- Collected data entries -

**config.mk**
```make
export PLATFORM = sky130hd
export DESIGN_NAME = sarc_top
export DESIGN_NICKNAME = d
export VERILOG_FILES = /design/src/core/sarc_pkg.sv /design/src/core/sarc_top.sv
export SDC_FILE = /design/constraint.sdc
export NUM_CORES = 1
export LEC_CHECK = 0
export BUFFER_PORTS_ARGS = -buffer_cell sky130_fd_sc_hd__buf_4
export CAP_MARGIN = 25
export CORE_MARGIN = 2
export CORE_UTILIZATION = 30
export CTS_CLUSTER_DIAMETER = 150
export DETAILED_ROUTE_END_ITERATION = 10
export PLACE_DENSITY_LB_ADDON = 0.1
export SLEW_MARGIN = 20
export SYNTH_ARGS = -nofsm -noshare
export SYNTH_HDL_FRONTEND = slang
export SYNTH_SLANG_ARGS = --single-unit
```
**constraint.sdc**
```tcl
create_clock -name core_clk -period 2.1 [get_ports core_clk]
set_input_delay 0.105 -clock core_clk [delete_from_list [all_inputs] [get_ports core_clk]]
set_output_delay 0.105 -clock core_clk [all_outputs]
set_load 0.03 [all_outputs]
```
**src/core/sarc_pkg.sv**
```systemverilog
// constants and carrier types for the successive-approximation sequencer
package sarc_pkg;
   // converter clock ticks are enables derived from core_clk
   localparam int unsigned CORE_HZ = 50000000;
   localparam int unsigned CONV_HZ = 2000000;
   localparam logic [4:0] CONV_DIV = 5'(CORE_HZ / CONV_HZ);
   localparam logic [10:0] CAL_CLKS = 11'h574;
   localparam logic [10:0] CAL_OFFSET_CLKS = 11'h01a;
   localparam logic [10:0] NULL_CLKS = 11'h01a;
   localparam logic [10:0] SAMPLE_CLKS = 11'h007;
   localparam logic [3:0] SIGN_BIT = 4'hc;
   localparam int unsigned RES_W = 13;
   localparam logic [RES_W-1:0] RES_RST = 13'h0000;
   // test mode lanes: bits 2, 3, 5 and 6 of the result bus
   localparam logic [RES_W-1:0] TEST_LANES = 13'h006c;

   typedef enum logic [2:0] {
      SARC_IDLE = 3'b000,
      SARC_NULL = 3'b001,
      SARC_SAMP = 3'b011,
      SARC_CONV = 3'b010,
      SARC_CAL = 3'b110
   } sarc_state_t;

   // host-side control strobes, all active low
   typedef struct packed {
      logic select_n;
      logic read_strobe_n;
      logic launch_strobe_n;
      logic selfadjust_request_n;
      logic offset_null_request_n;
   } sarc_ctl_t;

   typedef struct packed {
      sarc_state_t st;
      logic [4:0] div;
      logic [10:0] cnt;
      logic [3:0] bitn;
      logic [RES_W-1:0] sar;
      logic [RES_W-1:0] res;
      logic ready_n;
      logic launch_d;
      logic cal_d;
      logic [11:0] offset_corr;
      logic [11:0] ladder_corr;
   } sarc_regs_t;
endpackage

```
**src/core/sarc_top.sv**
```systemverilog
// sequencer for a self-calibrating 12-bit plus sign sar converter
`timescale 1ns/1ns
module sarc_top
   import sarc_pkg::*;
(
   // clock and reset
   input wire logic core_clk,
   input wire logic nrst,
   // host control strobes
   input wire sarc_ctl_t ctl,
   // comparator decision from the analog front end
   input wire logic cmp_greater,
   // status toward the host
   output logic conversion_busy_n,
   output logic result_ready_n,
   // result bus as two signals, data and output enable
   output logic [RES_W-1:0] result_bus_o,
   output logic [RES_W-1:0] result_bus_oe,
   // analog front end control
   output logic [RES_W-1:0] dac_code,
   output logic sample_en,
   output logic null_en,
   output logic cal_en
);
   sarc_regs_t r, n;
   logic tick;
   logic sel;
   logic rd;
   logic launch_rise;
   logic cal_fall;
   logic test_mode;

   // strobes decoded
   // select gates the read, launch and test-mode strobes, not the calibration request
   assign sel = ~ctl.select_n;
   assign rd = sel & ~ctl.read_strobe_n;
   assign launch_rise = sel & r.launch_d & ~ctl.launch_strobe_n ? 1'b0 :
                        sel & ~r.launch_d & ctl.launch_strobe_n;
   assign cal_fall = r.cal_d & ~ctl.selfadjust_request_n;
   assign test_mode = sel & ~ctl.selfadjust_request_n & ctl.read_strobe_n;
   assign tick = (r.div == 5'(CONV_DIV - 5'h01));

   // next-state logic
   always_comb begin
      n = r;
      n.launch_d = ctl.launch_strobe_n;
      n.cal_d = ctl.selfadjust_request_n;
      n.div = tick ? 5'h00 : 5'(r.div + 5'h01);
      if (rd) begin
         n.ready_n = 1'b1;
      end
      case (r.st)
         SARC_IDLE, SARC_NULL, SARC_SAMP, SARC_CONV: begin
            if (r.st == SARC_NULL && tick) begin
               n.cnt = 11'(r.cnt + 11'h001);
               if (r.cnt == 11'(NULL_CLKS - 11'h001)) begin
                  n.st = SARC_SAMP;
                  n.cnt = 11'h000;
                  n.offset_corr = {11'h000, cmp_greater};
               end
            end
            if (r.st == SARC_SAMP && tick) begin
               n.cnt = 11'(r.cnt + 11'h001);
               if (r.cnt == 11'(SAMPLE_CLKS - 11'h001)) begin
                  n.st = SARC_CONV;
                  n.bitn = SIGN_BIT;
                  n.sar = RES_RST;
               end
            end
            if (r.st == SARC_CONV && tick) begin
               if (r.bitn == SIGN_BIT) begin
                  n.sar[SIGN_BIT] = ~cmp_greater;
                  n.sar[11] = 1'b1;
               end else begin
                  n.sar[r.bitn] = cmp_greater;
                  if (r.bitn != 4'h0) begin
                     n.sar[r.bitn - 4'h1] = 1'b1;
                  end
               end
               n.bitn = 4'(r.bitn - 4'h1);
               if (r.bitn == 4'h0) begin
                  n.res = {r.sar[RES_W-1:1], cmp_greater};
                  n.st = SARC_IDLE;
                  n.ready_n = 1'b0;
               end
            end
            if (launch_rise) begin
               n.st = ctl.offset_null_request_n ? SARC_SAMP : SARC_NULL;
               n.cnt = 11'h000;
               n.div = 5'h00;
               n.ready_n = 1'b1;
            end
            if (cal_fall) begin
               n.st = SARC_CAL;
               n.cnt = 11'h000;
               n.div = 5'h00;
               n.ready_n = 1'b1;
            end
         end
         SARC_CAL: begin
            if (tick) begin
               n.cnt = 11'(r.cnt + 11'h001);
               if (r.cnt < CAL_OFFSET_CLKS) begin
                  n.offset_corr = {r.offset_corr[10:0], cmp_greater};
               end else begin
                  n.ladder_corr = {r.ladder_corr[10:0], cmp_greater};
               end
               if (r.cnt == 11'(CAL_CLKS - 11'h001)) begin
                  n.st = SARC_IDLE;
                  n.cnt = 11'h000;
               end
            end
         end
         default: begin
            n.st = SARC_IDLE;
         end
      endcase
   end

   // state register; calibration after reset
   always_ff @(posedge core_clk or negedge nrst) begin
      if (!nrst) begin
         r <= '{st: SARC_CAL, div: 5'h00, cnt: 11'h000, bitn: 4'h0, sar: RES_RST,
                res: RES_RST, ready_n: 1'b1, launch_d: 1'b1, cal_d: 1'b1,
                offset_corr: 12'h000, ladder_corr: 12'h000};
      end else begin
         r <= n;
      end
   end

   // outputs
   // busy low during offset null, conversion and calibration, high while sampling
   assign conversion_busy_n = ~(r.st == SARC_CONV || r.st == SARC_CAL || r.st == SARC_NULL);
   assign result_ready_n = r.ready_n;
   assign result_bus_o = r.res;
   assign result_bus_oe = rd ? {RES_W{1'b1}} : (test_mode ? TEST_LANES : RES_RST);
   assign dac_code = r.sar;
   assign sample_en = (r.st == SARC_SAMP);
   assign null_en = (r.st == SARC_NULL);
   assign cal_en = (r.st == SARC_CAL);
endmodule

```
==> impl_metrics.json <==
{
  "power_density_mw_per_mm2": 780,
  "critPathSlowestCell": "or4_4",
  "fin_cells": 510,
  "cpPeakStageDelay_ns": 0.54,
  "grt_max_degree": 53,
  "cp-end-kind": "flip-flop",
  "antenna_found_initial": 0,
  "synth_compound_area_frac": 0.126,
  "grt_pass1_vias": 2468,
  "hold_path_startpoint": "cmp_greater",
  "worstHoldPathCells": 3,
  "p_int_mw": 1.93,
  "finalCriticalPeriod_ns": 1.94,
  "vias_per_cell": 4.96,
  "pin_count": 52,
  "cp.required_ns": 2.30,
  "fmax_mhz": 514,
  "grt_pass1_wl_mm": 12.6,
  "path_cells": "or4_4, nor3_4, nand4_4, a21o_1, a32o_1",
  "drive_above_1_share": 0.278,
  "ir_drop_mv": 0.304,
  "num_antenna_cells": 0,
  "netSwitchingPower_mw": 1.01,
  "setup_viol": 0,
  "muxShareOfSynthArea": 0.0459,
  "seqPwrFrac": 0.422,
  "fin_tns_setup_ns": 0,
  "arrival_ns": 2.14,
  "cts.sinks": 52,
  "vias": 2532,
  "ctsLongestPathBuffers": 2,
  "worstSetupStartpointType": "flip-flop",
  "synthTopCellsByArea": "dfrtp_1 37%, buf_4 9.2%, nand3_1 5.8%, ha_1 4.3%, mux2_1 4.2%",
  "gp_congestion": 0.852,
  "yosys.area_share.adder": 0.0432,
  "htreeDepth": 2,
  "yosysSeqAreaShare": 0.410,
  "dp.cells": 499,
  "cap_viol_max_count": 0,
  "start_util": 0.309,
  "final_cell_mix": "76 x buf_4, 47 x dfrtp_1, 37 x nand3_1",
  "p_comb_frac": 0.315,
  "tightest_slew_ns": 0.683,
  "crit_start": "r[65]$_DFFE_PN0P_",
  "port_buffers": 51,
  "ant_nets": 0,
  "hold_path.class": "in -> reg",
  "synth_top_cell_by_area": "dfrtp_1",
  "syn_inst": 339,
  "relSlewSlack": 0.544,
  "dp_hpwl_mm": 5.49,
  "worstPathMaxFanout": 11,
  "p_leak_nw": 1.70,
  "period_share": 0.926,
  "status": "complete, no violations",
  "skew_ns": 0.0135,
  "ys_warn_count": 0,
  "cp.depth": 5,
  "overflow": 0,
  "synthesis.nets": 358,
  "multi_input_area_mm2": 0.00145,
  "die_h_um": 107,
  "remaining_drc_errors": 0,
  "reg2regPathDepth": 5,
  "first_pass_iters": 4,
  "cts.reportedPaths.clkPinSlew_ns": 0.11,
  "p_sw_frac": 0.344,
  "rsz0062_at_grt": "no",
  "syn2layout_area_growth_pct": 18.3,
  "numCtsBuffers": 5,
  "cts_tree": "done",
  "finalHoldViolations": 0,
  "synth-seq-cells": 52,
  "fin_nets": 392,
  "die_w_um": 107,
  "yosys.area_share.xor_xnor": 0.0110,
  "routed_wl_mm": 7.62,
  "mostFrequentLayoutCell": "buf_4",
  "n_fill_cell": 1061,
  "synth_edf_count": 0,
  "rr_startpoint": "r[65]$_DFFE_PN0P_",
  "path_buf_inv": 0,
  "syn_avg_cell_area_um2": 9.40,
  "avgRoutedWirePerCell_um": 14.9,
  "yosys.area_share.simple": 0.226,
  "drtIter0Drc": 111,
  "ys.flop_type": "dfrtp_1",
  "rows": 37,
  "ys_async_sr_fraction": 1.00,
  "dieArea_mm2": 0.0115,
  "maxSlewViolCount": 0,
  "grt_usage": 0.138,
  "yosysTopAreaCellShare": 0.369,
  "p_clk_frac": 0.263,
  "synth_cell_types": 56,
  "netlist_area_mm2": 0.00319,
  "cts-root-buf": "clkbuf_8",
  "regArea_mm2": 0.00131,
  "critPathTopFamily": "simple AND/OR/NAND/NOR gates",
  "clk_latency_ns": 0.31,
  "synth_top_family_by_area": "simple AND/OR/NAND/NOR gates",
  "crit_type": "reg -> reg",
  "core_mm2": 0.0103
}
[worst paths after layout]
kind	endpoint	slack [ns]
max	dac_code[12]$_DFFE_PN0N_	0.16
min	result_bus_o[0]$_DFFE_PN0P_	0.12
max reg2reg	dac_code[12]$_DFFE_PN0N_	0.16
min reg2reg	r[75]$_DFFE_PN1P_	0.49
max in group asynchronous	r[73]$_DFFE_PN0P_	1.28
min in group asynchronous	result_bus_o[7]$_DFFE_PN0P_	0.37
[cell families after synthesis]
logic type      after synthesis
simple gates                127
flops                        52
fa+ha+maj                    11
compound gates               59
buf+inv                      73
mux                          13
xor+xnor                      4
[sequential cells by signal, indices dropped and copies added, names as in the netlist]
name / flops
dac_code: 13
result_ready_n: 1
result_bus_o: 13
r: 25
[cell usage after synthesis, types with 3 or more instances]
library cell   n
inv_1         18
nor2_1        14
a32o_1         4
dfstp_2        5
a21oi_1        4
mux2_1        12
o21ai_1        7
nor3_1         7
buf_4         39
ha_1          11
o22ai_1        7
nand2_1       28
dfrtp_1       47
a21o_1         3
nor2b_1        7
and3_1         3
clkbuf_1      10
nand2b_1       5
o21ai_0        8
nand3_1       37
a31oi_1        7
buf_2          3
nand4_1        6
or4_1          3
[layer usage]
layer,part of all wire,global-route usage,up-vias,wire length (um)
li1,-,-,1226,-
met1,0.48,0.192,1235,3670
met2,0.47,0.220,64,3550
met3,0.039,0.0231,7,297
met4,0.014,0.0380,0,103
met5,0,0,-,0
[worst register-to-register path, cell delays in order, from the launching register on]
cell,delay [ns]
dfrtp_1,0.42
or4_4,0.54
nor3_4,0.18
nand4_4,0.25
a21o_1,0.25
a32o_1,0.19
[power groups by stage]
| stage | Clock, mW | Combinational [mW] | Sequential (mW) |
|---|---|---|---|
| final | 0.773 | 0.926 | 1.24 |
| after global routing | 0.854 | 1.03 | 1.26 |
| after CTS | 0.802 | 0.935 | 1.24 |
| after detailed placement | 0 | 0.928 | 1.26 |
| after global placement | 0 | 0.926 | 1.26 |
| after floorplan | 0 | 0.620 | 1.24 |
[cell type report]
cell class,count,share of cell area
inverter,19,0.0189
multi-input combinational,214,0.385
sequential,52,0.347
clock inverter,1,0.00797
tap,136,0.0452
timing repair buffer,81,0.170
clock buffer,7,0.0256
[repair_timing]
item,in CTS,in global routing
setup endpoints to repair,0,12
buffers inserted,0,0
hold endpoints to repair,49,0
hold buffers,3,0
resized for setup,0,3
[through the flow]
| step | hold WS (ns) | setup slack [ns] | utilization | cell area (um^2) | total power [mW] |
|---|---|---|---|---|---|
| floorplan | -0.191 | 0.0492 | - | 3190 | 1.86 |
| global placement | 0.207 | 0.151 | 0.349 | 3600 | 2.18 |
| detailed placement | 0.206 | 0.113 | 0.349 | 3600 | 2.18 |
| CTS | 0.104 | 0.101 | 0.364 | 3760 | 2.98 |
| global route | 0.116 | 0.00654 | 0.365 | 3770 | 3.14 |
| finish | 0.116 | 0.156 | 0.365 | 3770 | 2.94 |
Power figures use the tool's default switching activity.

- EXERCISE BRIEF -
Only the lines of the data holding the string "constraint" are wanted; copy each of them.

- ANSWER FOR THE TASK -
export SDC_FILE = /design/constraint.sdc
**constraint.sdc**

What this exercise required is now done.